As with the mattress you chose, the position you sleep in is based
on your personal preference or physical limitations based on pain or restrictions from your doctor because of surgery. In general, back sleeping is the most stable position for your spine and the least irritating to your muscles. Side sleeping is the next best. Stomach sleep is the least desirable if your back is not adequately supported.
I personally like a modified side-lying position, using full-length body pillow. I sleep 'hugging' the pillow with my arms and legs, which is really comfortable and takes pressure off my lower back. You should try it. Body pillows can be found at most retail bedding stores. They are not expensive and may give you an alternative sleeping position that will make a big difference in your comfort level, thus improving the quality and duration of sleep.
Why am I Sore When I Wake Up?
Typically, those with back pain don't roll over as much as those without pain. You may even find your self with limited movement. And because the hips are the heaviest part of the body, they sag into the mattress over time.That puts undue pressure on the ligaments, joints and muscles of the lower spine. This is why I recommend the added support under the fitted sheet.
Think of it as like stretching the same muscles for six to eight hours straight. Would that feel good? Of course not. So it's no wonder you wake up sore. Find a way to support your body and you will minimize the irritation.
I hope these tips help, and I encourage you to think of your own comfort-enhancing positions and/or techniques.
A Few More Tips
* Don't drink any fluids 60 minutes before bedtime.
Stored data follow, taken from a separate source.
===== config.mk =====
export PLATFORM = sky130hd
export DESIGN_NAME = interface_memoria_flat
export DESIGN_NICKNAME = d
export VERILOG_FILES = /design/src/rtl/interface_memoria_if.sv /design/src/rtl/interface_memoria.sv /design/src/flat_wrapper.sv
export SDC_FILE = /design/constraint.sdc
export NUM_CORES = 1
export LEC_CHECK = 0
export BUFFER_PORTS_ARGS = -buffer_cell sky130_fd_sc_hd__buf_4
export CAP_MARGIN = 20
export CORE_ASPECT_RATIO = 2
export CORE_MARGIN = 1
export CORE_UTILIZATION = 30
export DETAILED_ROUTE_END_ITERATION = 7
export GPL_TIMING_DRIVEN = 1
export HOLD_SLACK_MARGIN = 0.03
export PLACE_DENSITY_LB_ADDON = 0.15
export SYNTH_ARGS = -nofsm -noshare
export SYNTH_HDL_FRONTEND = slang
export SYNTH_SLANG_ARGS = --single-unit
export TNS_END_PERCENT = 1

===== constraint.sdc =====
create_clock -name clk_i -period 3 [get_ports clk_i]
set_clock_uncertainty 0.2 [all_clocks]
set_input_delay 0.45 -clock clk_i [delete_from_list [all_inputs] [get_ports clk_i]]
set_output_delay 0.45 -clock clk_i [all_outputs]
set_load 0.005 [all_outputs]

===== src/rtl/interface_memoria_if.sv =====
// Bundles the controller/memory-facing signals of the memory interface stage.
// Master = controller plus memory model; slave = interface_memoria.
// Address width follows ADDR_W; data paths are fixed 32-bit words.
interface interface_memoria_if #(
    parameter int ADDR_W = 32
);
    // Request side, driven by the controller
    logic              req;
    logic              esc;
    logic              iou_d;
    logic [ADDR_W-1:0] pc;
    logic [ADDR_W-1:0] ula_saida;
    logic [31:0]       dado_esc;
    logic              ir_esc;

    // Memory side
    logic [31:0]       mem_rdata;
    logic [ADDR_W-1:0] mem_addr;
    logic [31:0]       mem_wdata;
    logic              mem_rd;
    logic              mem_wr;

    // Data and instruction registers, decoded fields, status
    logic [31:0]       mdr;
    logic [31:0]       instr;
    logic [5:0]        opcode;
    logic [5:0]        instr_arit;
    logic [4:0]        rs;
    logic [4:0]        rt;
    logic [4:0]        rd;
    logic [15:0]       imm;
    logic              pronto;
    logic              ocupado;
    logic              erro_alinh;

    modport master (
        output req, esc, iou_d, pc, ula_saida, dado_esc, ir_esc, mem_rdata,
        input  mem_addr, mem_wdata, mem_rd, mem_wr, mdr, instr, opcode,
               instr_arit, rs, rt, rd, imm, pronto, ocupado, erro_alinh
    );

    modport slave (
        input  req, esc, iou_d, pc, ula_saida, dado_esc, ir_esc, mem_rdata,
        output mem_addr, mem_wdata, mem_rd, mem_wr, mdr, instr, opcode,
               instr_arit, rs, rt, rd, imm, pronto, ocupado, erro_alinh
    );
endinterface


===== src/rtl/interface_memoria.sv =====
// Memory access stage: one word read/write per request, MDR capture, instruction register.
// Latency: read = LAT_LEITURA+1 cycles to pronto, write = 2, misaligned = 1.
// Backpressure: none; requests arriving while busy (ocupado) are dropped, never queued.
module interface_memoria #(
    parameter int LAT_LEITURA = 2,
    parameter int ADDR_W      = 32
) (
    input  logic                 clk_i,
    input  logic                 rst_n_i,
    interface_memoria_if.slave   mem_if
);

    typedef enum logic [1:0] {
        OCIOSO    = 2'd0,
        LEITURA   = 2'd1,
        ESCRITA   = 2'd2,
        CONCLUIDO = 2'd3
    } estado_t;

    // Counter value of the last read cycle; MDR samples mem_rdata at its closing edge
    localparam logic [2:0] CNT_FIM = 3'(LAT_LEITURA - 1);

    estado_t           estado_q, estado_d;
    logic [2:0]        cnt_q, cnt_d;
    logic              erro_q, erro_d;
    logic [ADDR_W-1:0] mem_addr_q, mem_addr_d;
    logic [31:0]       mem_wdata_q, mem_wdata_d;
    logic [31:0]       mdr_q, mdr_d;
    logic [31:0]       instr_q, instr_d;
    logic [ADDR_W-1:0] addr_sel;

    assign addr_sel = mem_if.iou_d ? mem_if.ula_saida : mem_if.pc;

    // State and datapath registers; reset aborts any access in flight
    always_ff @(posedge clk_i or negedge rst_n_i) begin
        if (!rst_n_i) begin
            estado_q    <= OCIOSO;
            cnt_q       <= '0;
            erro_q      <= 1'b0;
            mem_addr_q  <= '0;
            mem_wdata_q <= '0;
            mdr_q       <= '0;
            instr_q     <= '0;
        end else begin
            estado_q    <= estado_d;
            cnt_q       <= cnt_d;
            erro_q      <= erro_d;
            mem_addr_q  <= mem_addr_d;
            mem_wdata_q <= mem_wdata_d;
            mdr_q       <= mdr_d;
            instr_q     <= instr_d;
        end
    end

    // Next-state and datapath update; everything holds unless a transition says otherwise
    always_comb begin
        estado_d    = estado_q;
        cnt_d       = cnt_q;
        erro_d      = erro_q;
        mem_addr_d  = mem_addr_q;
        mem_wdata_d = mem_wdata_q;
        mdr_d       = mdr_q;

        unique case (estado_q)
            OCIOSO: begin
                if (mem_if.req) begin
                    mem_addr_d  = addr_sel;
                    mem_wdata_d = mem_if.dado_esc;
                    cnt_d       = '0;
                    if (addr_sel[1:0] != 2'b00) begin
                        // Misaligned: report straight away, memory is never touched
                        erro_d   = 1'b1;
                        estado_d = CONCLUIDO;
                    end else begin
                        erro_d   = 1'b0;
                        estado_d = mem_if.esc ? ESCRITA : LEITURA;
                    end
                end
            end
            LEITURA: begin
                cnt_d = cnt_q + 3'd1;
                if (cnt_q == CNT_FIM) begin
                    mdr_d    = mem_if.mem_rdata;
                    estado_d = CONCLUIDO;
                end
            end
            ESCRITA: begin
                estado_d = CONCLUIDO;
            end
            CONCLUIDO: begin
                erro_d   = 1'b0;
                estado_d = OCIOSO;
            end
            default: begin
                estado_d = OCIOSO;
            end
        endcase
    end

    // Instruction register loads from the pre-edge MDR, independent of state
    always_comb begin
        instr_d = instr_q;
        if (mem_if.ir_esc) begin
            instr_d = mdr_q;
        end
    end

    assign mem_if.mem_addr   = mem_addr_q;
    assign mem_if.mem_wdata  = mem_wdata_q;
    assign mem_if.mem_rd     = (estado_q == LEITURA);
    assign mem_if.mem_wr     = (estado_q == ESCRITA);
    assign mem_if.mdr        = mdr_q;
    assign mem_if.instr      = instr_q;
    assign mem_if.opcode     = instr_q[31:26];
    assign mem_if.instr_arit = instr_q[5:0];
    assign mem_if.rs         = instr_q[25:21];
    assign mem_if.rt         = instr_q[20:16];
    assign mem_if.rd         = instr_q[15:11];
    assign mem_if.imm        = instr_q[15:0];
    assign mem_if.pronto     = (estado_q == CONCLUIDO);
    assign mem_if.ocupado    = (estado_q != OCIOSO);
    assign mem_if.erro_alinh = (estado_q == CONCLUIDO) && erro_q;

endmodule


===== src/flat_wrapper.sv =====
// flat-port wrapper written by rule: the top's interface ports become plain ports
module interface_memoria_flat 
#(
    parameter int LAT_LEITURA = 2,
    parameter int ADDR_W      = 32
)
  (clk_i, rst_n_i, mem_if_req, mem_if_esc, mem_if_iou_d, mem_if_pc, mem_if_ula_saida, mem_if_dado_esc, mem_if_ir_esc, mem_if_mem_rdata, mem_if_mem_addr, mem_if_mem_wdata, mem_if_mem_rd, mem_if_mem_wr, mem_if_mdr, mem_if_instr, mem_if_opcode, mem_if_instr_arit, mem_if_rs, mem_if_rt, mem_if_rd, mem_if_imm, mem_if_pronto, mem_if_ocupado, mem_if_erro_alinh);
  interface_memoria_if #(.ADDR_W(ADDR_W)) mem_if_i ();
  input  logic clk_i;
  input  logic rst_n_i;
  input wire logic [$bits(mem_if_i.req)-1:0] mem_if_req;
  input wire logic [$bits(mem_if_i.esc)-1:0] mem_if_esc;
  input wire logic [$bits(mem_if_i.iou_d)-1:0] mem_if_iou_d;
  input wire logic [$bits(mem_if_i.pc)-1:0] mem_if_pc;
  input wire logic [$bits(mem_if_i.ula_saida)-1:0] mem_if_ula_saida;
  input wire logic [$bits(mem_if_i.dado_esc)-1:0] mem_if_dado_esc;
  input wire logic [$bits(mem_if_i.ir_esc)-1:0] mem_if_ir_esc;
  input wire logic [$bits(mem_if_i.mem_rdata)-1:0] mem_if_mem_rdata;
  output wire logic [$bits(mem_if_i.mem_addr)-1:0] mem_if_mem_addr;
  output wire logic [$bits(mem_if_i.mem_wdata)-1:0] mem_if_mem_wdata;
  output wire logic [$bits(mem_if_i.mem_rd)-1:0] mem_if_mem_rd;
  output wire logic [$bits(mem_if_i.mem_wr)-1:0] mem_if_mem_wr;
  output wire logic [$bits(mem_if_i.mdr)-1:0] mem_if_mdr;
  output wire logic [$bits(mem_if_i.instr)-1:0] mem_if_instr;
  output wire logic [$bits(mem_if_i.opcode)-1:0] mem_if_opcode;
  output wire logic [$bits(mem_if_i.instr_arit)-1:0] mem_if_instr_arit;
  output wire logic [$bits(mem_if_i.rs)-1:0] mem_if_rs;
  output wire logic [$bits(mem_if_i.rt)-1:0] mem_if_rt;
  output wire logic [$bits(mem_if_i.rd)-1:0] mem_if_rd;
  output wire logic [$bits(mem_if_i.imm)-1:0] mem_if_imm;
  output wire logic [$bits(mem_if_i.pronto)-1:0] mem_if_pronto;
  output wire logic [$bits(mem_if_i.ocupado)-1:0] mem_if_ocupado;
  output wire logic [$bits(mem_if_i.erro_alinh)-1:0] mem_if_erro_alinh;
  assign mem_if_i.req = mem_if_req;
  assign mem_if_i.esc = mem_if_esc;
  assign mem_if_i.iou_d = mem_if_iou_d;
  assign mem_if_i.pc = mem_if_pc;
  assign mem_if_i.ula_saida = mem_if_ula_saida;
  assign mem_if_i.dado_esc = mem_if_dado_esc;
  assign mem_if_i.ir_esc = mem_if_ir_esc;
  assign mem_if_i.mem_rdata = mem_if_mem_rdata;
  assign mem_if_mem_addr = mem_if_i.mem_addr;
  assign mem_if_mem_wdata = mem_if_i.mem_wdata;
  assign mem_if_mem_rd = mem_if_i.mem_rd;
  assign mem_if_mem_wr = mem_if_i.mem_wr;
  assign mem_if_mdr = mem_if_i.mdr;
  assign mem_if_instr = mem_if_i.instr;
  assign mem_if_opcode = mem_if_i.opcode;
  assign mem_if_instr_arit = mem_if_i.instr_arit;
  assign mem_if_rs = mem_if_i.rs;
  assign mem_if_rt = mem_if_i.rt;
  assign mem_if_rd = mem_if_i.rd;
  assign mem_if_imm = mem_if_i.imm;
  assign mem_if_pronto = mem_if_i.pronto;
  assign mem_if_ocupado = mem_if_i.ocupado;
  assign mem_if_erro_alinh = mem_if_i.erro_alinh;
  interface_memoria #(.LAT_LEITURA(LAT_LEITURA), .ADDR_W(ADDR_W)) u_core (.clk_i(clk_i), .rst_n_i(rst_n_i), .mem_if(mem_if_i));
endmodule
This is so
you don't have to go to the bathroom and then have trouble falling back asleep.
* No physical activity for at least 45 minutes before bed.Exercising will rev your body up, making it hard to calm yourself and fall into a restful sleep.
* Take 10 deep breaths as you tell yourself you are going to sleep.When you awake you will be feeling great and ready for the new day.
* As you lay in bed ready to go to sleep, reflect on your day.Express gratitude and give thanks for all you have. It helps you look forward to waking up with renewed enthusiasm and the belief that tomorrow will bring you one day closer to your goals.
* Dress in warm bedclothes if you are cold and cool clothes if
you are hot. I have taken this to the extreme and love the results. I wear wool socks, flannel pants, a sweatshirt and a knit hat. It sounds strange, but if you can minimize the stress on the body in this case trying to keep warm your body will be more relaxed. Healing is always better when the body is relaxed.
* Do some reading. In my work on back pain, I scour the latest resources and reference guides. So let me recommend and urge you to read the best book ever written on sleep. It's called 'Power Sleep: The Revolutionary Program That Prepares Your Mind for Peak Performance,' by Dr. James B.Mass. It's available on Amazon.com for about $10. That would be money well spent.